- [Directions]
Please copy out each line of the entries in which "metrics" appears.

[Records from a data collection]
`src/rtl/cascade_pkg.sv`:
```
package cascade_pkg;

    typedef enum logic [1:0] {
        ROLE_SOLO   = 2'd0,
        ROLE_LEAD   = 2'd1,
        ROLE_FOLLOW = 2'd2
    } role_t;

    typedef enum logic {
        TK_IDLE = 1'b0,
        TK_HOLD = 1'b1
    } tok_t;

endpackage

```
`src/rtl/ring_slice.sv`:
```
module ring_slice
    import cascade_pkg::*;
#(
    parameter int W     = 9,
    parameter int DEPTH = 4
) (
    input  logic         clk,
    input  logic         rst,
    input  logic         cfg_link,
    input  logic         cfg_lead_n,
    input  logic         wr,
    input  logic         rd,
    input  logic         rt,
    input  logic [W-1:0] din,
    input  logic         wpass_in,
    input  logic         rpass_in,
    output logic         wpass_out,
    output logic         rpass_out,
    output logic         wtok,
    output logic         rtok,
    output logic         is_solo,
    output logic [W-1:0] dout,
    output logic         full_f,
    output logic         empty_f,
    output logic         half_f
);
    localparam int AW = $clog2(DEPTH);
    localparam int CW = AW + 1;
    localparam logic [CW-1:0] CAP  = CW'(DEPTH);
    localparam logic [CW-1:0] HALF = CW'(DEPTH / 2);
    localparam logic [AW-1:0] LAST = AW'(DEPTH - 1);

    role_t role_q, role_rst;
    tok_t  wst_q, wst_d, rdst_q, rdst_d;
    logic [CW-1:0] wptr_q, rptr_q, cnt;
    logic [W-1:0]  mem [DEPTH];
    logic wr_ok, rd_ok, rt_ok, wpass, rpass;

    // role decode from the levels present during reset
    always_comb begin
        if (!cfg_link)        role_rst = ROLE_SOLO;
        else if (!cfg_lead_n) role_rst = ROLE_LEAD;
        else                  role_rst = ROLE_FOLLOW;
    end

    assign cnt   = wptr_q - rptr_q;
    assign wr_ok = (wst_q == TK_HOLD) && wr && (cnt != CAP);
    assign rd_ok = (rdst_q == TK_HOLD) && rd && (cnt != '0);
    assign rt_ok = (role_q == ROLE_SOLO) && rt && !wr && !rd;
    assign wpass = (role_q != ROLE_SOLO) && wr_ok && (wptr_q[AW-1:0] == LAST);
    assign rpass = (role_q != ROLE_SOLO) && rd_ok && (rptr_q[AW-1:0] == LAST);

    // write-token next state
    always_comb begin
        wst_d = wst_q;
        unique case (wst_q)
            TK_IDLE: if (wpass_in) wst_d = TK_HOLD;
            TK_HOLD: if (wpass)    wst_d = TK_IDLE;
            default: wst_d = TK_IDLE;
        endcase
    end

    // read-token next state
    always_comb begin
        rdst_d = rdst_q;
        unique case (rdst_q)
            TK_IDLE: if (rpass_in) rdst_d = TK_HOLD;
            TK_HOLD: if (rpass)    rdst_d = TK_IDLE;
            default: rdst_d = TK_IDLE;
        endcase
    end

    // state register
    always_ff @(posedge clk) begin
        if (rst) begin
            role_q <= role_rst;
            wst_q  <= (role_rst == ROLE_FOLLOW) ? TK_IDLE : TK_HOLD;
            rdst_q <= (role_rst == ROLE_FOLLOW) ? TK_IDLE : TK_HOLD;
            wptr_q <= '0;
            rptr_q <= '0;
        end else begin
            wst_q  <= wst_d;
            rdst_q <= rdst_d;
            if (wr_ok) wptr_q <= wptr_q + 1'b1;
            if (rt_ok)      rptr_q <= '0;
            else if (rd_ok) rptr_q <= rptr_q + 1'b1;
        end
    end

    always_ff @(posedge clk) begin
        if (wr_ok) mem[wptr_q[AW-1:0]] <= din;
    end

    // outputs
    always_comb begin
        wpass_out = wpass;
        rpass_out = rpass;
        wtok      = (wst_q == TK_HOLD);
        rtok      = (rdst_q == TK_HOLD);
        is_solo   = (role_q == ROLE_SOLO);
        full_f    = (wst_q == TK_HOLD) && (cnt == CAP);
        empty_f   = (rdst_q == TK_HOLD) && (cnt == '0);
        half_f    = (role_q == ROLE_SOLO) && (cnt > HALF);
        dout      = ((rdst_q == TK_HOLD) && (cnt != '0)) ? mem[rptr_q[AW-1:0]] : '0;
    end

    assert_cnt_bound_R12: assert property (@(posedge clk) disable iff (rst)
        cnt <= CAP);
    assert_wpass_drop_R3: assert property (@(posedge clk) disable iff (rst)
        wpass |=> (wst_q == TK_IDLE));
    assert_rpass_drop_R4: assert property (@(posedge clk) disable iff (rst)
        rpass |=> (rdst_q == TK_IDLE));
    assert_dout_idle_R6: assert property (@(posedge clk) disable iff (rst)
        (rdst_q == TK_IDLE) |-> (dout == '0));
    assert_hf_quiet_R9: assert property (@(posedge clk) disable iff (rst)
        (role_q != ROLE_SOLO) |-> !half_f);
    assert_rt_ignored_R10: assert property (@(posedge clk) disable iff (rst)
        ((role_q != ROLE_SOLO) && rt && !rd) |=> (rptr_q == $past(rptr_q)));
endmodule

```
`src/rtl/ring_merge.sv`:
```
module ring_merge #(
    parameter int N = 3,
    parameter int W = 9
) (
    input  logic [N-1:0][W-1:0] slice_dout,
    input  logic [N-1:0]        slice_full,
    input  logic [N-1:0]        slice_empty,
    input  logic [N-1:0]        slice_half,
    output logic [W-1:0]        dout,
    output logic                full,
    output logic                empty,
    output logic                half_full
);
    always_comb begin
        dout = '0;
        for (int i = 0; i < N; i++) dout = dout | slice_dout[i];
    end
    assign full      = |slice_full;
    assign empty     = |slice_empty;
    assign half_full = |slice_half;
endmodule

```
`src/rtl/cascade_token_ring.sv`:
```
module cascade_token_ring #(
    parameter int N     = 3,
    parameter int W     = 9,
    parameter int DEPTH = 4
) (
    input  logic         clk,
    input  logic         rst,
    input  logic         ring_link,
    input  logic [N-1:0] lead_n,
    input  logic         wr,
    input  logic         rd,
    input  logic         rt,
    input  logic [W-1:0] din,
    output logic [W-1:0] dout,
    output logic         full,
    output logic         empty,
    output logic         half_full,
    output logic [N-1:0] wr_tok,
    output logic [N-1:0] rd_tok
);
    logic [N-1:0]        wpass, rpass, solo, s_full, s_empty, s_half;
    logic [N-1:0][W-1:0] s_dout;

    for (genvar i = 0; i < N; i++) begin : g_slice
        localparam int PREV = (i + N - 1) % N;
        ring_slice #(.W(W), .DEPTH(DEPTH)) slice_i (
            .clk       (clk),
            .rst       (rst),
            .cfg_link  (ring_link),
            .cfg_lead_n(lead_n[i]),
            .wr        (wr),
            .rd        (rd),
            .rt        (rt),
            .din       (din),
            .wpass_in  (wpass[PREV]),
            .rpass_in  (rpass[PREV]),
            .wpass_out (wpass[i]),
            .rpass_out (rpass[i]),
            .wtok      (wr_tok[i]),
            .rtok      (rd_tok[i]),
            .is_solo   (solo[i]),
            .dout      (s_dout[i]),
            .full_f    (s_full[i]),
            .empty_f   (s_empty[i]),
            .half_f    (s_half[i])
        );
    end

    ring_merge #(.N(N), .W(W)) merge_i (
        .slice_dout (s_dout),
        .slice_full (s_full),
        .slice_empty(s_empty),
        .slice_half (s_half),
        .dout       (dout),
        .full       (full),
        .empty      (empty),
        .half_full  (half_full)
    );

    assert_one_wtok_R5: assert property (@(posedge clk) disable iff (rst)
        !(|solo) |-> $onehot0(wr_tok));
    assert_one_rtok_R5: assert property (@(posedge clk) disable iff (rst)
        !(|solo) |-> $onehot0(rd_tok));
    assert_tok_handoff_R3: assert property (@(posedge clk) disable iff (rst)
        (|wpass) |=> ($countones(wr_tok) == 1));
endmodule

```
`config.mk`:
```
export PLATFORM = sky130hd
export DESIGN_NAME = cascade_token_ring
export DESIGN_NICKNAME = d
export VERILOG_FILES = /design/src/rtl/cascade_pkg.sv /design/src/rtl/ring_slice.sv /design/src/rtl/ring_merge.sv /design/src/rtl/cascade_token_ring.sv
export SDC_FILE = /design/constraint.sdc
export NUM_CORES = 1
export LEC_CHECK = 0
export CORE_MARGIN = 2
export CORE_UTILIZATION = 45
export DETAILED_ROUTE_END_ITERATION = 6
export PLACE_DENSITY = 0.68
export RECOVER_POWER = 25
export SLEW_MARGIN = 20
export SYNTH_ARGS = -nofsm -noshare
export SYNTH_HDL_FRONTEND = slang
export SYNTH_SLANG_ARGS = --single-unit
```
`constraint.sdc`:
```
create_clock -name clk -period 5.35 [get_ports clk]
set_input_delay 1.07 -clock clk [delete_from_list [all_inputs] [get_ports clk]]
set_output_delay 1.07 -clock clk [all_outputs]
set_load 0.02 [all_outputs]
```
==> run metrics, run 1 <==
status finished, final reports clean; clk_lat worst skew 0.42 ns; setup_tns 0 ns; Area growth syn-to-layout 17.1%; # resized after CTS 0; fmax 0.225 GHz; top cell type's share of synthesized area 55.6%; Reg2Reg Depth 7; Crit Path Class reg2out; total global routing overflow 0; Clock power frac 37.9%; Power Dens Cells roughly 420 nW/µm²; R2R Path End g_slice[1].slice_i.mem[1][1]; top cells by area, synth edfxtp_1 (56%), mux4_2 (9.9%), dfxtp_1 (9.8%); Sw Share 26.8%; origin of the worst setup path g_slice[0].slice_i.wptr_q[0]; die height about 120 µm; Synth Cell Area 6160 µm²; final HPWL from detailed placement between 8 and 9 mm; combinational share of power about a fifth; DRT Pass-1 Iters 4; fin area 7210 µm²; number of buffers added on ports 35; DRC viols 0; r2r setup slk 2.66 ns; Req. time, crit path 4.28 ns; Hold WC Path Type reg2reg; Sw Pwr approximately 0.82 mW; diodes inserted 0; Hold Path End g_slice[1].slice_i.rptr_q[2]; Net Count, Synth between 400 and 500; Critical Path Source Type register; Pleak 2.41 nW; Vias 3315; Root Driver clkbuf_16; cts hold-fix bufs 0; Die X 121 µm; cell count after synthesis around 380; row cnt 42; min cycle time layout between 4 and 5 ns; fin crit share 83.2%; nets@finish between 400 and 500; floorplan core area 13300 µm²; Fin Clk Skew between 0.01 and 0.015 ns; synth unique cells 49; post-CTS setup buffers 0; H-tree levels 4; sequential area share after synthesis 65.3%; actual slew at the worst max-slew pin ~1.4 ns; MaxCap Viol Count 0; pin count of the biggest net entering global routing 29; Die ar. 14600 µm²; Final Power 3.05 mW; Starting Density between 40 and 50%; crit path max fanout 9; layout cells sized above 1 17.9%; crit end category output pin; CTS buffer count 17; Reg clk slew, reported paths 0.06 ns; Final ANT Viol Nets 0; RSZ-0062 raised after global routing no; FILL cells 1046; Syn Area/Cell 16.3 µm²; antenna violations before repair 0; IO Pins 36; Max IR drop VDD 0.000226 V; Int Power 2.23 mW; Final Max Slew Viols 0; hold path depth 2; vias per cell 5.48; Post-DP Area 6640 µm²; Crit path arrival time 3.38 ns; Avg WL per Cell 19.7 µm; Reg power frac a little over two fifths; Crit Reg-Reg Startpoint g_slice[1].slice_i.wptr_q[0]; Routability Congestion 0.833; setup violators final 0; synth warn 0; Synth area leader edfxtp_1; worst-case clock buffer depth 2; first-pass GRT wire length 19.0 mm; drt total wl 11.9 mm; #FFs+latches synth 144; vias in the first global route 3499; DRT iter0 DRCs 250; TritonCTS clock tree built; HP Start g_slice[1].slice_i.rptr_q[2]; final hold viol count 0; clk sinks ~140; gr usage total 17.8%; Max-slew headroom 8.27%
final cells by class:
| cell class | count | area (µm²) | share of cell area [%] |
|---|---|---|---|
| Multi-Input combinational cell | 200 | 1970 | 27.3 |
| Timing Repair Buffer | 36 | 352 | 4.88 |
| Clock buffer | 18 | 429 | 5.95 |
| Sequential cell | 144 | 4020 | 55.8 |
| Tap cell | 176 | 220 | 3.05 |
| Inverter | 17 | 63.8 | 0.885 |
| Clock inverter | 14 | 154 | 2.13 |
stage by stage:
step	hold WS (ns)	utilization, %	worst slack (ns)	instances
after CTS	0.508	54.3	0.903	605
final	0.502	54.2	0.896	605
after global routing	0.544	54.2	0.721	605
after detailed placement	0.500	49.9	1.34	573
after floorplan	0.467	-	2.15	379
after global placement	0.491	49.9	1.49	573
worst max-delay path by stage:
stage                    to  slack, ns  depth (start not counted)
global placement    dout[0]       1.49                          8
floorplan           dout[0]       2.15                          8
CTS                 dout[2]       0.90                          8
global route        dout[2]       0.72                          8
finish              dout[2]       0.90                          8
detailed placement  dout[2]       1.34                          8
Yosys cell counts, drive strengths merged:
cell / instances
o41ai: 2
a21boi: 2
fa: 3
dfxtp: 30
buf: 11
edfxtp: 114
o211ai: 2
a21o: 2
xor3: 1
a31oi: 2
a21oi: 14
xnor3: 3
and2: 12
nand3: 8
mux2i: 5
or2: 3
o221ai: 1
a221o: 10
a41oi: 1
o21a: 1
mux4: 27
nor2: 18
nand2: 10
or3: 2
a31o: 2
clkbuf: 7
inv: 17
nor3b: 1
xnor2: 8
a211oi: 1
o31a: 1
and2b: 3
o21ai: 13
and3: 1
o31ai: 3
or4: 1
nor2b: 13
nand2b: 6
ha: 18
state kept, by name (all words and copies together) (netlist names), named ones only:
register                flops
g_slice.slice_i.rtok        3
g_slice.slice_i.mem       108
g_slice.slice_i.wptr_q      9
g_slice.slice_i.wtok        3
g_slice.slice_i.rptr_q      9
g_slice.slice_i.role_q      6
logic make-up after synthesis:
family,after synthesis,synth area share (%)
AOI/OAI and AO/OA,57,7.17
buffers and inverters,35,2.70
muxes,32,10.7
xor gates and xnor gates,12,2.68
and+or+nand+nor,78,6.81
adders and majority gates,21,4.63
DFF,144,65.3
power by group through the flow:
stage	registers (mW)	logic, mW	clock network [mW]
3_3_place_gp	1.35	0.564	0
6_report	1.32	0.572	1.16
2_1_floorplan	1.31	0.414	0
4_1_cts	1.33	0.577	1.18
5_1_grt	1.34	0.617	1.22
3_5_place_dp	1.35	0.575	0
layout by cell type, fill, tap and decap left out, types with 8 or more instances in the layout:
master             n
a221o_1           10
mux4_2            27
xnor2_1            8
nor2b_1           13
nand2_1           10
and2_1             9
inv_1             17
nand3_1            8
dfxtp_1           30
o21ai_0           10
edfxtp_1         114
nor2_1            18
dlygate4sd3_1      8
clkbuf_16         17
clkdlybuf4s50_1   26
a21oi_1            8
ha_1              18
critical path, cell delays in order (launching register included):
cell and delay, ns:
dfxtp_1 0.39, inv_1 0.11, ha_1 0.19, inv_1 0.07
fa_1 0.43, nor2b_1 0.56, a21oi_2 0.30, a221o_1 0.38
clkdlybuf4s50_1 0.55
layer usage:
metal | part of all wire (%) | wire [µm] | GRT usage (%)
met1 | 45 | 5350 | 22.6
met2 | 48 | 5680 | 28.7
met3 | 5.2 | 624 | 5.78
met4 | 2.0 | 243 | 6.25
met5 | 0 | 0 | 0
Note: power is estimated with default switching activity, not from simulation.
==> run 2: changes to the inputs <==
PLACE_DENSITY = 0.7   (was 0.68)
clock period = 3.9 ns   (was 5.35 ns; I/O delays follow)
==> run 2 against run 1 <==
Design area increased by 0.36%. First-iteration DRC count grew 31%. Flip-flop and latch count unchanged. Clock power is 34% higher. Sequential share of layout area shrank 0.20 points. Die area unchanged. Final cell count rose by 0.83%. Worst setup slack got worse by 0.74 ns. Largest cell class unchanged.
==> run metrics, run 2 (synthesis results as in run 1) <==
status finished, final reports clean; Die ar. 14600 µm²; Req. time, crit path 3.12 ns; Routability Congestion roughly 0.83; Max IR drop VDD 0.000322 V; diodes inserted 0; Power Dens Cells 574 nW/µm²; vias per cell roughly 5.4; vias in the first global route approximately 3500; Place WS 0.295 ns; Pleak about 2.5 nW; clk sinks 144; combinational share of power 18.8%; setup_tns 0 ns; Hold WC Path Type reg2reg; gr usage total 18.2%; Critical Path Source Type register; Root Driver clkbuf_16; fin area 7240 µm²; worst-case clock buffer depth 2; crit path max fanout 10; Avg WL per Cell 19.7 µm; drt total wl 12.0 mm; crit end category output pin; final HPWL from detailed placement roughly 8.1 mm; antenna violations before repair 0; most frequent cells in the layout edfxtp_1 (114), dfxtp_1 (30), mux4_2 (27); IO Pins 36; floorplan core area ~13000 µm²; Die X 121 µm; Crit Path Class reg2out; total global routing overflow 0; Post-DP Area 6660 µm²; Crit path arrival time 2.97 ns; Int Power 3.04 mW; layout cells sized above 1 roughly 18%; actual slew at the worst max-slew pin ~0.81 ns; row cnt 42; Vias 3278; MaxCap Viol Count 0; Max-slew headroom 46.0%; TritonCTS clock tree built; CTS buffer count 17; Area growth syn-to-layout 17.5%; DRC viols 0; setup violators final 0; DRT iter0 DRCs 328; final hold viol count 0; Clock power frac 37.4%; fin crit share 96.0%; first-pass GRT wire length 19.4 mm; fmax 0.267 GHz; Reg clk slew, reported paths 0.06 ns; DRT Pass-1 Iters 4; Largest register FFs ~110; clk_lat worst skew 0.42 ns; FILL cells 1062; Sw Pwr ~1.1 mW; die height 121 µm; Final Power 4.15 mW; Starting Density ~46%; Worst Setup Slack, final 0.154 ns; nets@finish 460; number of buffers added on ports 35; Sw Share 26.8%; RSZ-0062 raised after global routing no; Final Max Slew Viols 0; Fin Clk Skew 0.0105 ns; Final ANT Viol Nets 0; H-tree levels 4; most common cell after layout, fill and taps aside edfxtp_1; Reg power frac 43.8%; pin count of the biggest net entering global routing 29; min cycle time layout 3.75 ns
-- run 2: cell types whose count changed in the layout (fill, tap and decap cells not counted), sizes merged --
cell,before,now
dlygate4sd3,8,7
clkbuf,19,18
clkdlybuf4s50,26,19
clkinv,6,7
buf,1,6
inv,22,20
clkinvlp,1,2
dlygate4sd2,0,9
-- run 2: final cells by class --
| class | count | area (µm²) | share of cell area [%] |
|---|---|---|---|
| multi-input combinational | 200 | 1980 | 27.3 |
| timing repair buffer | 41 | 384 | 5.31 |
| inverter | 17 | 63.8 | 0.882 |
| clock inverter | 14 | 139 | 1.92 |
| clock buffer | 18 | 429 | 5.93 |
| tap | 176 | 220 | 3.04 |
| sequential | 144 | 4020 | 55.6 |
-- run 2: final timing paths --
check	startpoint	to	slack [ns]	cells past startpoint
worst max-delay path	g_slice[1].slice_i.wptr_q[0]	dout[3]	0.15	8
worst min register to register	g_slice[2].slice_i.rptr_q[2]	g_slice[2].slice_i.rptr_q[2]	0.51	2
worst max register to register	g_slice[1].slice_i.wptr_q[0]	g_slice[1].slice_i.mem[2][7]	1.13	7
worst min-delay path	g_slice[2].slice_i.rptr_q[2]	g_slice[2].slice_i.rptr_q[2]	0.51	2
-- run 2: worst max-delay path, stage by stage (launching register included) --
cell,delay [ns]
dfxtp_1,0.35
inv_1,0.15
ha_1,0.16
inv_1,0.04
fa_1,0.35
xnor3_2,0.47
o21a_2,0.33
a221o_1,0.38
dlygate4sd2_1,0.33
-- run 2: repair_timing --
action / CTS / global route
setup endpoints to repair: 9 / 0
hold buffers: 0 / 0
buffers inserted: 2 / 0
resized for setup: 11 / 0
-- run 2: power groups by stage --
stage | registers, mW | clock network (mW) | logic [mW]
final | 1.82 | 1.55 | 0.781
after floorplan | 1.80 | 0 | 0.568
after detailed placement | 1.85 | 0 | 0.808
after global routing | 1.83 | 1.64 | 0.849
after CTS | 1.82 | 1.57 | 0.791
after global placement | 1.85 | 0 | 0.796
-- run 2: routing by layer --
metal  wire length, µm  track usage [%]  share of wire (%)
met2              6200             30.4                 52
met4               145             5.60                1.2
met1              4920             22.8                 41
met5                 0                0                  0
met3               737             5.36                6.1
-- run 2: stage by stage --
step                hold WS (ns)  cells  util [%]
floorplan                  0.467    379         -
detailed placement         0.497    576      50.1
global route               0.554    610      54.4
finish                     0.508    610      54.4
CTS                        0.509    610      54.4
global placement           0.490    576      50.1
==> run 3: changes to the inputs <==
GPL_ROUTABILITY_DRIVEN = 1   (was unset)
==> results of run 3 <==
Final layout, timing and power as in run 2 (identical DEF).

- [Task solution]
==> run metrics, run 1 <==
==> run metrics, run 2 (synthesis results as in run 1) <==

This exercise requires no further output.